» **TASK DIRECTIONS**
The expected answer holds every line from the first line of the data below through the line containing "- The first", exactly as written, and no other line.

» **RECORDS TO USE**
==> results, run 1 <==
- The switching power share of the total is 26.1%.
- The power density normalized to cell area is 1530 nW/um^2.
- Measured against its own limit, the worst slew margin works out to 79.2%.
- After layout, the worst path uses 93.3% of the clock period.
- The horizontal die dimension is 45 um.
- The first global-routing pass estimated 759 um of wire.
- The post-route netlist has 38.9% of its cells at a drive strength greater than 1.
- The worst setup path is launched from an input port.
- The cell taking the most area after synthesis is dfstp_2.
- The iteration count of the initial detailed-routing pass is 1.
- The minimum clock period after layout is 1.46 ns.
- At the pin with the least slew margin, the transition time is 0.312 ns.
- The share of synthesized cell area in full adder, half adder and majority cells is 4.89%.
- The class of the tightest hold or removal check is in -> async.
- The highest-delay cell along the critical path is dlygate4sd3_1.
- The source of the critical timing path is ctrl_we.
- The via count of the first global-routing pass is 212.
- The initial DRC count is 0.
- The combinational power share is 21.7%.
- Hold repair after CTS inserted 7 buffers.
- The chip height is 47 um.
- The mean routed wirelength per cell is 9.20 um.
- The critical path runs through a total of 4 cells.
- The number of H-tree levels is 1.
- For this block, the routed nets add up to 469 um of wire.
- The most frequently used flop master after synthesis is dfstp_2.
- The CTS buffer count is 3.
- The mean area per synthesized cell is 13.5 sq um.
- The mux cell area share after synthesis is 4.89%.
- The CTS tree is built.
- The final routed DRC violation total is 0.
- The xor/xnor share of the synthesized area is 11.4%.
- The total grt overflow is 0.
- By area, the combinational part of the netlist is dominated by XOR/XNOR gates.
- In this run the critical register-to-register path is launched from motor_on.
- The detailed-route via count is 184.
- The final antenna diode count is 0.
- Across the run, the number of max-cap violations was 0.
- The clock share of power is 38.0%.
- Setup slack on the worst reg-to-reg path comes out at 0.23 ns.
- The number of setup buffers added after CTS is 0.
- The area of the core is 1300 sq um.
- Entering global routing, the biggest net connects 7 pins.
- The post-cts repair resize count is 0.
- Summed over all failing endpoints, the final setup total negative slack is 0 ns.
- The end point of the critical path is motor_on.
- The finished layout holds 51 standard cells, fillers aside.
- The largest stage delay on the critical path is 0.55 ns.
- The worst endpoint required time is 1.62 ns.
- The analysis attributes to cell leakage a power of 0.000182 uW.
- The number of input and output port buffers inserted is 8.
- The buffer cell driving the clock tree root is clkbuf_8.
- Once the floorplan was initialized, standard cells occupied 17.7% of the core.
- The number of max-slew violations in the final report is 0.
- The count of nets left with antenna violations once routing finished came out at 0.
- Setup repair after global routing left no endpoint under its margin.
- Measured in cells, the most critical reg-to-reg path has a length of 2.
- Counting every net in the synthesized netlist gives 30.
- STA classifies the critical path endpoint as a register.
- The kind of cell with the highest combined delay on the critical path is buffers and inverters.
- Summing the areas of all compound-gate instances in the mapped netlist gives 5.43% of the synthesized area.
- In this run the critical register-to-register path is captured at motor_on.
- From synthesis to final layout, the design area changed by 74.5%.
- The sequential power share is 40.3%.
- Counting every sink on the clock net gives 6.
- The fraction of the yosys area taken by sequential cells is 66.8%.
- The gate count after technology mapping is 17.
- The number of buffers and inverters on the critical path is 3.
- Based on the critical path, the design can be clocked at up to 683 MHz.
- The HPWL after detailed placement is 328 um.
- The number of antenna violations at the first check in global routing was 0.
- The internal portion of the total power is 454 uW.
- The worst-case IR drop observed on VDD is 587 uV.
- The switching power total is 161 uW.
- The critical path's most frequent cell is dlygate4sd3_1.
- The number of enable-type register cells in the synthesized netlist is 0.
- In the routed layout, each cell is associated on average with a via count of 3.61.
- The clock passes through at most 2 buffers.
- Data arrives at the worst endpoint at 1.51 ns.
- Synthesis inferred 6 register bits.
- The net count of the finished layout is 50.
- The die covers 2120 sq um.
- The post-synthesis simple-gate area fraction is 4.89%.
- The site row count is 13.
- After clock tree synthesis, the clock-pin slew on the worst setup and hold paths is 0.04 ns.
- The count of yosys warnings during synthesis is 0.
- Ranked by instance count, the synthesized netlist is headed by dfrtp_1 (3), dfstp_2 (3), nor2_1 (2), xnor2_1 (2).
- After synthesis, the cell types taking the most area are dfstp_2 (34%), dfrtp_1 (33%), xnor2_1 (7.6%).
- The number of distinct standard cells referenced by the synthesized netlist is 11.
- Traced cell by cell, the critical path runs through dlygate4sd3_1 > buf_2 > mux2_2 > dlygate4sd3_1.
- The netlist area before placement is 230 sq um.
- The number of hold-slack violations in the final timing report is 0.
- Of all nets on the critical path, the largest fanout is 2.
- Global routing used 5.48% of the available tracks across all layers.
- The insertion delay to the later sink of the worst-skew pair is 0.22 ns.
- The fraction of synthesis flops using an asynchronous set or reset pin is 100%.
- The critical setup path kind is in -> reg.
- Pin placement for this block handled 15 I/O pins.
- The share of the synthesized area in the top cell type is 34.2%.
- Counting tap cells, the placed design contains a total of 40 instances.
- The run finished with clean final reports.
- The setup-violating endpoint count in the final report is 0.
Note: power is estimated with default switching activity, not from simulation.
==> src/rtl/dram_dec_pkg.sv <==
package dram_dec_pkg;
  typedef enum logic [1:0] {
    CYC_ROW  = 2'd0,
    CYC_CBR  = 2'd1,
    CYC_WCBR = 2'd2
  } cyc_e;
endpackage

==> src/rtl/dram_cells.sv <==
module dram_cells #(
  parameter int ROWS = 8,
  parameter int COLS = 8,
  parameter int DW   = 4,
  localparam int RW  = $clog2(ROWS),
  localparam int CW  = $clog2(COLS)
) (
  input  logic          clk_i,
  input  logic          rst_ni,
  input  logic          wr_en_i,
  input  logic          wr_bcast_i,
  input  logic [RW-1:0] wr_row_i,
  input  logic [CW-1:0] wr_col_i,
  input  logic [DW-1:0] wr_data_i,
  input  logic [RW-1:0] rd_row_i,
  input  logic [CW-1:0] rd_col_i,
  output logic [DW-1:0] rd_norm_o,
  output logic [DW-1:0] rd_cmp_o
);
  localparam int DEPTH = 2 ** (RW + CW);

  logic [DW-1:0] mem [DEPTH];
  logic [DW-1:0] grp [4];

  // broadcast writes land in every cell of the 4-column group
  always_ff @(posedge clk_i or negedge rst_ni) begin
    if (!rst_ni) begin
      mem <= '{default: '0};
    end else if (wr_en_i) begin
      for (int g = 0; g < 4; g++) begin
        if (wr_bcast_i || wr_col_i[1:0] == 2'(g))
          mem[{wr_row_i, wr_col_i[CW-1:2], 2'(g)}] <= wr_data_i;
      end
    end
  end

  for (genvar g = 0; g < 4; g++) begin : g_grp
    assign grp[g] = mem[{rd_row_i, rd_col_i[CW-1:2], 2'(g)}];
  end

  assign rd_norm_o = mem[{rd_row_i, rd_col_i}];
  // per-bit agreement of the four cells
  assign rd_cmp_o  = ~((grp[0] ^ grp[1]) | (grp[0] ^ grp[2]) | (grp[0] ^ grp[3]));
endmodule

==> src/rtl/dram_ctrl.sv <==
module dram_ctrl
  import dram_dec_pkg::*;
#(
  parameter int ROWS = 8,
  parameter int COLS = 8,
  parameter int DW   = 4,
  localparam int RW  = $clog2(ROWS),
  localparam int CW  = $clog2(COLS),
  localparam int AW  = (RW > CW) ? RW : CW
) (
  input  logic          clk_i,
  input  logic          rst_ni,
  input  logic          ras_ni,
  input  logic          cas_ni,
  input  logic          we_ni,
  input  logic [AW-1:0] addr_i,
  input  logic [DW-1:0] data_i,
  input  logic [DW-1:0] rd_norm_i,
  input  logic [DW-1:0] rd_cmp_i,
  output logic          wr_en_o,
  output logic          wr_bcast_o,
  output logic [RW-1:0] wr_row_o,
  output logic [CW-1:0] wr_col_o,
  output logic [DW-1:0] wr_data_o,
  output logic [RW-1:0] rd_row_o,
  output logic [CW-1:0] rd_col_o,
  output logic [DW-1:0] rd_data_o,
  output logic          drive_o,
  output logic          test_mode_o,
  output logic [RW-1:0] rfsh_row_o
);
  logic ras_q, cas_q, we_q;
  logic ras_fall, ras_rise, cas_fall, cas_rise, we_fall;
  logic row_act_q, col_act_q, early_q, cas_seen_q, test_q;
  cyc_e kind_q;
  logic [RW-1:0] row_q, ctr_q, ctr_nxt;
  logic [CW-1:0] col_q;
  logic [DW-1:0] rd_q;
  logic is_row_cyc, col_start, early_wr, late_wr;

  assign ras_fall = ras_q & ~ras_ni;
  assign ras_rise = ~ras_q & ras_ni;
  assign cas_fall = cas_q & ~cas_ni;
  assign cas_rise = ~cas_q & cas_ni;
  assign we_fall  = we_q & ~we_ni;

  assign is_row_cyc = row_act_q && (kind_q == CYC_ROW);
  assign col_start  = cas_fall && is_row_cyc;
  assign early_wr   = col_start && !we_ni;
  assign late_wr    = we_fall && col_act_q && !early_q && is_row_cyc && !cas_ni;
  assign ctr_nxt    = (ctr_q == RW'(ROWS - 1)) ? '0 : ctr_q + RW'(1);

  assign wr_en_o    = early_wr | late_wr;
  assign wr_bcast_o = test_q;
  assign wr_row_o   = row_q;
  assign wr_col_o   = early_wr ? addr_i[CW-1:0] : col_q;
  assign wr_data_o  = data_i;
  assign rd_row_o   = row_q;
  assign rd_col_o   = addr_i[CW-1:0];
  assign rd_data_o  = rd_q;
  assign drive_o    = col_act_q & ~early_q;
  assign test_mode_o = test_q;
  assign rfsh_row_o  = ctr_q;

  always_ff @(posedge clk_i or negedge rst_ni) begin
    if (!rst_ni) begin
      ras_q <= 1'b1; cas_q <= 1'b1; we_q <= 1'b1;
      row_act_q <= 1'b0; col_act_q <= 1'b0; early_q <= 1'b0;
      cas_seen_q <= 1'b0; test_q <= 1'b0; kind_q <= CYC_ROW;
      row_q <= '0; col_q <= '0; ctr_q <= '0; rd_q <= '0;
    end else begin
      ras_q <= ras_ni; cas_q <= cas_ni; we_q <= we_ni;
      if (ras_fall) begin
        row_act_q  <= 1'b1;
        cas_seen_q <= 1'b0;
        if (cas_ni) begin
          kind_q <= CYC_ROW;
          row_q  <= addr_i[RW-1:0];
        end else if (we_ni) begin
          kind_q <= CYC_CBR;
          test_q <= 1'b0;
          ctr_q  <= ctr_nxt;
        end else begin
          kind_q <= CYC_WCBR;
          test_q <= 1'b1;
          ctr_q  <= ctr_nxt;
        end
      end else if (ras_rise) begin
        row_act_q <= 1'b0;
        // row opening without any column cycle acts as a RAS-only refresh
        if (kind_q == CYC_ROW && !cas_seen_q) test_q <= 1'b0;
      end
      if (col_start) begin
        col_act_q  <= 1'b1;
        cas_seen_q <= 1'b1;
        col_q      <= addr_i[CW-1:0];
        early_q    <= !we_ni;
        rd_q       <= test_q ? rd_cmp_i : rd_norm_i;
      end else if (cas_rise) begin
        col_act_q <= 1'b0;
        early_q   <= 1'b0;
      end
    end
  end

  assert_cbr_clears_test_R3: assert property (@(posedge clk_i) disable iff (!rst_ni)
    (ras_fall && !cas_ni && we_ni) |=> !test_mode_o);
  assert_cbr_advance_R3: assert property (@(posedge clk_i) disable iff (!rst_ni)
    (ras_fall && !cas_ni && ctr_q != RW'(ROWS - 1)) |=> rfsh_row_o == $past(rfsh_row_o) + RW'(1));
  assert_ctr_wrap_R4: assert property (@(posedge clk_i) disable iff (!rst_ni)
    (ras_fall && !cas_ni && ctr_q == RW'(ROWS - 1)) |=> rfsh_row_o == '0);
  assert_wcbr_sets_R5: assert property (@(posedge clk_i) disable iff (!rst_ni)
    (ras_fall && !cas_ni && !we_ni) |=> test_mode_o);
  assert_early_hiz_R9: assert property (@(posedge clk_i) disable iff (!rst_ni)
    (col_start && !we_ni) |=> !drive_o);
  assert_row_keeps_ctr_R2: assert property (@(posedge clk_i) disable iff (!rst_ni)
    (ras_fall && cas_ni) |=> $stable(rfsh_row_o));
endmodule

» **RESULT**
==> results, run 1 <==
- The switching power share of the total is 26.1%.
- The power density normalized to cell area is 1530 nW/um^2.
- Measured against its own limit, the worst slew margin works out to 79.2%.
- After layout, the worst path uses 93.3% of the clock period.
- The horizontal die dimension is 45 um.
- The first global-routing pass estimated 759 um of wire.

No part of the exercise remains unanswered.